• _Directions for this task_: Using the material that follows, output exactly the lines from the one containing "status write outcomes" through the one containing "assign multi_cap_o = HAS_Q;", with both ends kept.

• _Given data_:
File: src/rtl/hq_pkg.sv
package hq_pkg;

  localparam int DWORD_W    = 32;
  localparam int LOG_DWORDS = 4;
  localparam int LOG_W      = DWORD_W * LOG_DWORDS;

  typedef struct packed {
    logic [LOG_W-1:0] hdr;
    logic [LOG_W-1:0] pfx;
    logic             hdr_ok;
    logic             pfx_ok;
  } payload_t;

  // Reverse the byte order inside every dword of a log
  function automatic logic [LOG_W-1:0] dword_byterev(input logic [LOG_W-1:0] d);
    logic [LOG_W-1:0] r;
    r = '0;
    for (int w = 0; w < LOG_DWORDS; w++) begin
      for (int b = 0; b < DWORD_W/8; b++) begin
        r[w*DWORD_W + (DWORD_W/8-1-b)*8 +: 8] = d[w*DWORD_W + b*8 +: 8];
      end
    end
    return r;
  endfunction

endpackage

File: src/rtl/hq_fifo.sv
module hq_fifo
  import hq_pkg::*;
#(
  parameter int DEPTH    = 8,
  parameter int STATUS_W = 32
) (
  input  logic                             clk,
  input  logic                             rst,
  input  logic                             push,
  input  logic                             pop,
  input  logic                             flush,
  input  logic [STATUS_W-1:0]              in_status,
  input  payload_t                         in_payload,
  output logic [STATUS_W-1:0]              head_status,
  output payload_t                         head_payload,
  output logic [STATUS_W-1:0]              status_or,
  output logic                             full,
  output logic                             empty,
  output logic [$clog2(DEPTH+1)-1:0]       count
);

  localparam int AW = (DEPTH > 1) ? $clog2(DEPTH) : 1;
  localparam int CW = $clog2(DEPTH+1);

  payload_t              pay_mem [DEPTH];
  logic [STATUS_W-1:0]   st_mem  [DEPTH];
  logic [DEPTH-1:0]      live;
  logic [AW-1:0]         wr_ptr, rd_ptr;
  logic [CW-1:0]         cnt;
  logic                  do_push, do_pop;

  function automatic logic [AW-1:0] step(input logic [AW-1:0] p);
    return (p == AW'(DEPTH-1)) ? '0 : p + 1'b1;
  endfunction

  assign full    = (cnt == CW'(DEPTH));
  assign empty   = (cnt == '0);
  assign do_push = push && !full && !flush;
  assign do_pop  = pop && !empty && !flush;
  assign count   = cnt;

  // Storage without reset so it maps onto distributed RAM
  always_ff @(posedge clk) begin
    if (do_push) begin
      pay_mem[wr_ptr] <= in_payload;
      st_mem[wr_ptr]  <= in_status;
    end
  end

  always_ff @(posedge clk) begin
    if (rst || flush) begin
      wr_ptr <= '0;
      rd_ptr <= '0;
      cnt    <= '0;
      live   <= '0;
    end else begin
      if (do_push) begin
        wr_ptr       <= step(wr_ptr);
        live[wr_ptr] <= 1'b1;
      end
      if (do_pop) begin
        rd_ptr       <= step(rd_ptr);
        live[rd_ptr] <= 1'b0;
      end
      case ({do_push, do_pop})
        2'b10:   cnt <= cnt + 1'b1;
        2'b01:   cnt <= cnt - 1'b1;
        default: cnt <= cnt;
      endcase
    end
  end

  assign head_payload = pay_mem[rd_ptr];
  assign head_status  = st_mem[rd_ptr];

  always_comb begin
    status_or = '0;
    for (int i = 0; i < DEPTH; i++) begin
      if (live[i]) status_or = status_or | st_mem[i];
    end
  end

endmodule

File: src/rtl/hq_log.sv
module hq_log
  import hq_pkg::*;
#(
  parameter int STATUS_W = 32,
  parameter int IDX_W    = 5
) (
  input  logic                clk,
  input  logic                rst,
  input  logic                load,
  input  logic                clear,
  input  logic [STATUS_W-1:0] ld_status,
  input  payload_t            ld_payload,
  input  logic                pfx_cap,
  output logic [IDX_W-1:0]    fep,
  output logic [LOG_W-1:0]    hdr_log,
  output logic [LOG_W-1:0]    pfx_log,
  output logic                pfx_flag
);

  logic [IDX_W-1:0] idx;
  logic             take_pfx;

  // Lowest set bit wins; the record is one-hot by contract
  always_comb begin
    idx = '0;
    for (int i = STATUS_W-1; i >= 0; i--) begin
      if (ld_status[i]) idx = IDX_W'(i);
    end
  end

  assign take_pfx = ld_payload.pfx_ok && pfx_cap;

  always_ff @(posedge clk) begin
    if (rst || (clear && !load)) begin
      fep      <= '0;
      hdr_log  <= '0;
      pfx_log  <= '0;
      pfx_flag <= 1'b0;
    end else if (load) begin
      fep      <= idx;
      hdr_log  <= ld_payload.hdr_ok ? dword_byterev(ld_payload.hdr) : '0;
      pfx_log  <= take_pfx ? dword_byterev(ld_payload.pfx) : '0;
      pfx_flag <= take_pfx;
    end
  end

endmodule

File: src/rtl/hdr_log_queue.sv
module hdr_log_queue
  import hq_pkg::*;
#(
  parameter int STATUS_W = 32,
  parameter int DEPTH    = 8,
  localparam int IDX_W   = (STATUS_W > 1) ? $clog2(STATUS_W) : 1,
  localparam int CW      = (DEPTH > 0) ? $clog2(DEPTH+1) : 1
) (
  input  logic                  clk,
  input  logic                  rst,
  input  logic                  rec_valid_i,
  input  logic [STATUS_W-1:0]   rec_status_i,
  input  logic [LOG_W-1:0]      rec_header_i,
  input  logic [LOG_W-1:0]      rec_prefix_i,
  input  logic                  rec_hdr_valid_i,
  input  logic                  rec_pfx_present_i,
  input  logic                  multi_en_i,
  input  logic                  pfx_supported_i,
  input  logic                  sts_wr_i,
  input  logic [STATUS_W-1:0]   unc_status_i,
  output logic [IDX_W-1:0]      fep_o,
  output logic                  pfx_valid_o,
  output logic [LOG_W-1:0]      hdr_log_o,
  output logic [LOG_W-1:0]      pfx_log_o,
  output logic [STATUS_W-1:0]   reassert_o,
  output logic                  overflow_o,
  output logic                  multi_cap_o
);

  localparam bit HAS_Q = (DEPTH > 0);

  payload_t            rec_pay, head_pay, ld_pay;
  logic [STATUS_W-1:0] head_st, q_or, ld_st;
  logic                q_full, q_empty;
  logic [CW-1:0]       q_count;
  logic                men, ptr_set;
  logic                wr_pop, wr_clear, wr_keep, wr_flush;
  logic                rec_q, rec_load, q_push, ovf_n;

  assign rec_pay  = '{hdr: rec_header_i, pfx: rec_prefix_i,
                      hdr_ok: rec_hdr_valid_i, pfx_ok: rec_pfx_present_i};

  assign men      = multi_en_i && HAS_Q;
  assign ptr_set  = unc_status_i[fep_o];

  // Software status write outcomes
  assign wr_pop   = sts_wr_i && !ptr_set && men && !q_empty;
  assign wr_clear = sts_wr_i && !ptr_set && !wr_pop;
  assign wr_keep  = sts_wr_i && ptr_set && men;
  assign wr_flush = sts_wr_i && ptr_set && !men;

  // Record outcomes; a status write wins a shared cycle
  assign rec_q    = rec_valid_i && !sts_wr_i && men && ptr_set;
  assign q_push   = rec_q && !q_full;
  assign ovf_n    = rec_q && q_full;
  assign rec_load = rec_valid_i && !sts_wr_i && !rec_q;

  assign ld_st    = wr_pop ? head_st  : rec_status_i;
  assign ld_pay   = wr_pop ? head_pay : rec_pay;

  generate
    if (HAS_Q) begin : g_queue
      hq_fifo #(
        .DEPTH    (DEPTH),
        .STATUS_W (STATUS_W)
      ) u_fifo (
        .clk          (clk),
        .rst          (rst),
        .push         (q_push),
        .pop          (wr_pop),
        .flush        (wr_flush),
        .in_status    (rec_status_i),
        .in_payload   (rec_pay),
        .head_status  (head_st),
        .head_payload (head_pay),
        .status_or    (q_or),
        .full         (q_full),
        .empty        (q_empty),
        .count        (q_count)
      );
    end else begin : g_noq
      assign head_st  = '0;
      assign head_pay = '0;
      assign q_or     = '0;
      assign q_full   = 1'b1;
      assign q_empty  = 1'b1;
      assign q_count  = '0;
    end
  endgenerate

  hq_log #(
    .STATUS_W (STATUS_W),
    .IDX_W    (IDX_W)
  ) u_log (
    .clk        (clk),
    .rst        (rst),
    .load       (rec_load || wr_pop),
    .clear      (wr_clear),
    .ld_status  (ld_st),
    .ld_payload (ld_pay),
    .pfx_cap    (pfx_supported_i),
    .fep        (fep_o),
    .hdr_log    (hdr_log_o),
    .pfx_log    (pfx_log_o),
    .pfx_flag   (pfx_valid_o)
  );

  always_ff @(posedge clk) begin
    if (rst) begin
      reassert_o <= '0;
      overflow_o <= 1'b0;
    end else begin
      reassert_o <= (wr_pop || wr_keep) ? q_or : '0;
      overflow_o <= ovf_n;
    end
  end

  assign multi_cap_o = HAS_Q;

endmodule

File: config.mk
export PLATFORM = sky130hd
export DESIGN_NAME = hdr_log_queue
export DESIGN_NICKNAME = d
export VERILOG_FILES = /design/src/rtl/hq_pkg.sv /design/src/rtl/hq_fifo.sv /design/src/rtl/hq_log.sv /design/src/rtl/hdr_log_queue.sv
export SDC_FILE = /design/constraint.sdc
export NUM_CORES = 2
export LEC_CHECK = 0
export BUFFER_PORTS_ARGS = -buffer_cell sky130_fd_sc_hd__buf_2
export CAP_MARGIN = 10
export CORE_MARGIN = 5
export CORE_UTILIZATION = 43
export DETAILED_ROUTE_END_ITERATION = 10
export PLACE_DENSITY_LB_ADDON = 0.1
export SLEW_MARGIN = 25
export SYNTH_ARGS = -nofsm -noshare
export SYNTH_HDL_FRONTEND = slang
export SYNTH_SLANG_ARGS = --single-unit
File: constraint.sdc
create_clock -name clk -period 34.1 [get_ports clk]
set_input_delay 0 -clock clk [delete_from_list [all_inputs] [get_ports clk]]
set_output_delay 0 -clock clk [all_outputs]
set_load 0.005 [all_outputs]
# == Word level (Yosys, flattened, before mapping) ==
# Memories as Yosys holds them, arrays and structs flattened. A register that Yosys moved wholly into a read port is not among the register bits.
# Index checks and enable logic that the tools add are counted.
# totals
ram_bits,2320
mem_bits_ro,0
n_memories,2
input_bits,328
output_inout_bits,296
latch_bits,0
ff_bits,313
# memory_table
name,depth,word_bits,rd,rd_clocked_by_memory_dff,write_ports,line_no,text
g_queue.u_fifo.pay_mem,8,258,1,1,1,hq_fifo.sv:25,payload_t pay_mem [DEPTH];
g_queue.u_fifo.st_mem,8,32,9,1,1,hq_fifo.sv:26,logic [STATUS_W-1:0] st_mem [DEPTH];
# classes
n_mux,62
bitwise,11
add_sub_neg,4
reduce_logical,37
multipliers,0
order_cmp,5
n_div,0
shift,0
eq_ne,5
# ops
op,n
32-bit two-way mux,9
258-bit two-way mux,1
128-bit two-way mux,2
32-bit OR,7
5-bit two-way mux,32
8-bit two-way mux,3
1-bit logical AND,21
3-bit two-way mux,6
1-bit zero test,9
8-bit bitwise AND,1
"3-bit by 4-bit < comparator with 1-bit output, second input constant",2
8-bit NOT,1
8-bit OR,1
4-bit one-hot mux with 2 select lines,1
"3-bit by 1-bit adder with 3-bit output, second input constant",2
1-bit demux with 3-bit select,2
"3-bit == test, second input constant",2
"3-bit by 1-bit >= comparator with 1-bit output, second input constant",2
"5-bit by 6-bit < comparator with 1-bit output, second input constant",1
1-bit binary-select mux with 5-bit select,1
1-bit two-way mux,5
"4-bit by 1-bit adder with 4-bit output, second input constant",1
"4-bit == test, second input constant",1
4-bit zero test,1
other kinds (7),10

# == Depth between registers and ports, before layout ==
# depth
depth_word,39
mapped_depth,19
mapped_depth_nobuf,14

# == Cells and area by module ==
# A second synthesis with hierarchy kept.
# hier_totals
cells_unflattened,5038
area_unflattened_um2,103136.4
# modules_own_cells
module,cells_each,n_inst,area_each_um2
hq_fifo,3649,1,89113.0
hq_log,942,1,8982.4
hdr_log_queue,447,1,5041.1

# == Worst setup path after synthesis ==
# OpenSTA, ideal clock, no wires.
# synth_path
path_type,reg-to-reg
from,register u_log.fep[1]
to,"memory g_queue.u_fifo.pay_mem[1][0] (netlist name), enable pin"
n_path_buf,2
arrival_ns,31.132
synth_period_minus_slack_ns,32.889
path_stages_with_launch,10
slack_ns,1.211
cell_sequence,dfxtp_1 -> buf_6 -> buf_6 -> mux2i_1 -> a22oi_1 -> nand3_2 -> nand4_4 -> nand2_1 -> or3b_1 -> nor4b_1
# synth_via
elab_chain_cells,8
# synth_lines
item,line_no,text
"start, declared",hq_log.sv:14,"output logic [IDX_W-1:0] fep,"
"start signal, assigned",hq_log.sv:40,fep <= idx;
1-bit binary-select mux with 5-bit select *,hdr_log_queue.sv:44,assign ptr_set = unc_status_i[fep_o];
1-bit two-way mux (not written as such) *,hdr_log_queue.sv:44,
"1-bit logical AND, on equally long branches","hdr_log_queue.sv:53, hdr_log_queue.sv:50",
"1-bit logical AND, on equally long branches","hdr_log_queue.sv:54, hdr_log_queue.sv:50",
1-bit logical AND / 1-bit zero test (equally long branches),hq_fifo.sv:38,assign do_push = push && !full && !flush;
1-bit logical AND *,hq_fifo.sv:38,
1-bit two-way mux *,hq_fifo.sv:44,if (do_push) begin
1-bit two-way mux (not written as such) *,hq_fifo.sv:45,pay_mem[wr_ptr] <= in_payload;
"end, declared",hq_fifo.sv:25,
# Every way passes the cells marked *; elsewhere a longest branch is shown, timed or not. The select of a mux whose other input is x is not followed.

# == Worst setup path after layout ==
# layout_path
from,register u_log.fep[1]
to,"memory g_queue.u_fifo.pay_mem[7][161] (netlist name), enable pin"
# The elaborated chain is that of the path after synthesis.

==> flow_summary.yaml <==
synthesis:
  syn_area_per_cell_um2: 19.2
  synth_edf_count: 2320
  yosysMostFrequentCell: "edfxtp_1"
  ys.flop_type: "edfxtp_1"
  yosysTopAreaCell: "edfxtp_1"
  synth_area_mm2: 0.102
  synth-seq-cells: 2636
  yosysSeqAreaShare: 0.746
  yosys_warnings: 0
  synth_commonest_cells: "edfxtp_1 (2320), mux4_2 (580), dfxtp_1 (316)"
  synth_cell_type_count: 69
  synth_top_area_frac: 0.684
  synthTopCellsByArea: "edfxtp_1 (68%), mux4_2 (13%), dfxtp_1 (6.2%), mux2i_1 (2.9%), a22oi_1 (2.3%)"
  ys_async_sr_fraction: 0
  synth_nets: 5653
  postSynthCellCount: 5317
sta:
  setup_viol: 0
  hold_violations: 0
  fin_worst_skew_ns: 0.0656
  tns_ns: 0
  fin_crit_ns: 6.30
  drv_slew: 0
  fin_crit_sh: 0.185
  rsz0062_at_grt: "no"
  max_slew_margin: 0.297
  tightest_slew_ns: 1.05
  clock.fmax_mhz: 159
layout:
  finalNetCount: 7004
  layout-drive-gt1-share: 0.258
  fin_util: 0.528
  syn2layout_area_growth_pct: 22.2
power_and_ir_drop:
  p_per_area_mw_per_mm2: 55.1
  p_leak_nw: 40.3
  peakVddDrop_mv: 0.0426
die:
  die_area_mm2: 0.247
  core_mm2: 0.236
  io_pins: 624
  die_w_um: 497
  fp-row-count: 178
  die_h_um: 497
  start_util: 0.432
clocking:
  cts_buffers: 301
  worstSkewPairLatency_ns: 0.91
  clkSlewWorstSetupHoldPaths_ns: 0.06
  htreeDepth: 5
  post_cts_buffers: 0
  cts_hold_buf: 661
  cts_tree: "built"
  clock_path_buffers: 4
  numClockSinks: 2636
  root_buffer: "clkbuf_16"
  postCtsResizedCells: 0
global_routing:
  grt_max_degree: 149
  grt_use_total: 0.217
  grt_pass1_vias: 58347
  grt_pass1_wl_mm: 399
  antenna_found_initial: 41
  overflow: 0
route:
  drt-total-wl_mm: 273
  drtPass1Iterations: 6
  drc: 0
  vias: 56274
  wl_per_cell_um: 27.1
  ant_nets: 0
  via_per_inst: 5.59
  drtIter0Drc: 4773
setup_path:
  crit_path_start_kind: "flip-flop"
  critPathTopFamily: "buffers and inverters"
  path_depth: 10
  critPathMaxFanout: 49
  worstPathBufferInverterCount: 3
  cp_cell_sequence: "mux2i_1 -> a211oi_1 -> nand3_1 -> nand4_4 -> nand2_1 -> or3b_1 -> nor3_2 -> buf_4 -> buf_4 -> buf_4"
  cp.required_ns: 34.60
  setup.worst_path.class: "reg -> reg"
  end_kind: "flip-flop"
  arrival_ns: 6.79
  max_stage_delay_ns: 1.00
  cp_slowest_cell: "dfxtp_1"
  cp_common_cell: "buf_4"
  reg2reg_depth: 10
flow_run:
  cap_violations: 0
worst_hold_path:
  min_path_cells: 6
  holdCritPathClass: "in -> reg"
placement:
  place_hpwl_mm: 148
  portBuffers: 622
  gp_congestion: 0.761
status:
  run_status: "completed"
[through the flow]
step	area (um2)	hold slack, ns	worst slack [ns]	power [W]	instances
final	124000	0.0642	27.80	0.00686	10073
after global routing	124000	0.0225	27.27	0.00708	10050
after CTS	124000	0.000139	27.75	0.00693	10042
after detailed placement	108000	0.271	27.74	0.00376	8853
after global placement	108000	0.278	27.72	0.00376	8853
after floorplan	102000	0.0773	1.21	0.00367	5317
[sequential cells by signal (all words and copies together), names as in the netlist, named ones only]
register                flops
u_log.fep                   5
g_queue.u_fifo.st_mem     256
u_log.pfx_flag              1
g_queue.u_fifo.rd_ptr       3
reassert_o                 32
u_log.hdr_log             128
g_queue.u_fifo.live         8
u_log.pfx_log             128
g_queue.u_fifo.wr_ptr       3
g_queue.u_fifo.count        4
overflow_o                  1
g_queue.u_fifo.pay_mem   2064
[worst reg2reg max path: stages, from the launching register on]
cell and delay (ns):
dfxtp_1 1.00, mux2i_1 0.20, a211oi_1 0.27, nand3_1 0.15
nand4_4 0.22, nand2_1 0.11, or3b_1 0.71, nor3_2 0.74
buf_4 0.76, buf_4 0.86, buf_4 0.82
[logic make-up after synthesis]
family,share of synthesized area
AO/OA/AOI/OAI,0.0500
XOR/XNOR,0.000344
adder cells (fa/ha/maj),0.00106
buffers and inverters,0.0173
flip-flops,0.746
multiplexers,0.159
other,0.0000368
AND/OR/NAND/NOR,0.0260
[routing by layer]
| metal | part of all wire | routed length [um] | GRT usage |
|---|---|---|---|
| met5 | 0.00055 | 149 | 0 |
| met4 | 0.024 | 6640 | 0.0540 |
| met3 | 0.068 | 18400 | 0.0457 |
| met2 | 0.48 | 130000 | 0.349 |
| met1 | 0.43 | 118000 | 0.306 |
[path summary, 6_finish.rpt]
check | start | to | slack, ns
max reg2reg | u_log.fep[1] | g_queue.u_fifo.pay_mem[7][161] | 27.80
min | rec_header_i[7] | u_log.hdr_log[31] | 0.06
max | u_log.fep[1] | g_queue.u_fifo.pay_mem[7][161] | 27.80
min reg2reg | u_log.pfx_flag | u_log.pfx_flag | 0.48
[cell usage in the layout, fill, tap and decap left out, types with 40 or more instances in the layout]
cell	n
a22oi_1	314
buf_2	622
buf_4	99
clkbuf_1	77
clkbuf_16	305
clkinv_1	40
dfxtp_1	313
dlygate4sd3_1	661
edfxtp_1	2320
mux2i_1	298
mux4_2	580
nand2_1	282
nor2_1	289
o21ai_0	269
[where the power goes]
part           switching [W]  total, W  internal, W
clock                0.00124   0.00309      0.00185
combinational       0.000135  0.000235    0.0000999
sequential        0.00000704   0.00353      0.00352
[area by class of cell]
cell class                      instances  area [um2]
Timing Repair Buffer                 1394       10700
Clock buffer                          416        8390
Clock inverter                        112        1050
Sequential cell                      2636       76000
Fill cell                           19075      111000
Tap cell                             3150        3940
Inverter                               22        82.6
Multi-Input combinational cell       2313       24200
Antenna cell                           30        75.1
Power figures use the tool's default switching activity.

• _Exercise response_:
  // Software status write outcomes
  assign wr_pop   = sts_wr_i && !ptr_set && men && !q_empty;
  assign wr_clear = sts_wr_i && !ptr_set && !wr_pop;
  assign wr_keep  = sts_wr_i && ptr_set && men;
  assign wr_flush = sts_wr_i && ptr_set && !men;

  // Record outcomes; a status write wins a shared cycle
  assign rec_q    = rec_valid_i && !sts_wr_i && men && ptr_set;
  assign q_push   = rec_q && !q_full;
  assign ovf_n    = rec_q && q_full;
  assign rec_load = rec_valid_i && !sts_wr_i && !rec_q;

  assign ld_st    = wr_pop ? head_st  : rec_status_i;
  assign ld_pay   = wr_pop ? head_pay : rec_pay;

  generate
    if (HAS_Q) begin : g_queue
      hq_fifo #(
        .DEPTH    (DEPTH),
        .STATUS_W (STATUS_W)
      ) u_fifo (
        .clk          (clk),
        .rst          (rst),
        .push         (q_push),
        .pop          (wr_pop),
        .flush        (wr_flush),
        .in_status    (rec_status_i),
        .in_payload   (rec_pay),
        .head_status  (head_st),
        .head_payload (head_pay),
        .status_or    (q_or),
        .full         (q_full),
        .empty        (q_empty),
        .count        (q_count)
      );
    end else begin : g_noq
      assign head_st  = '0;
      assign head_pay = '0;
      assign q_or     = '0;
      assign q_full   = 1'b1;
      assign q_empty  = 1'b1;
      assign q_count  = '0;
    end
  endgenerate

  hq_log #(
    .STATUS_W (STATUS_W),
    .IDX_W    (IDX_W)
  ) u_log (
    .clk        (clk),
    .rst        (rst),
    .load       (rec_load || wr_pop),
    .clear      (wr_clear),
    .ld_status  (ld_st),
    .ld_payload (ld_pay),
    .pfx_cap    (pfx_supported_i),
    .fep        (fep_o),
    .hdr_log    (hdr_log_o),
    .pfx_log    (pfx_log_o),
    .pfx_flag   (pfx_valid_o)
  );

  always_ff @(posedge clk) begin
    if (rst) begin
      reassert_o <= '0;
      overflow_o <= 1'b0;
    end else begin
      reassert_o <= (wr_pop || wr_keep) ? q_or : '0;
      overflow_o <= ovf_n;
    end
  end

  assign multi_cap_o = HAS_Q;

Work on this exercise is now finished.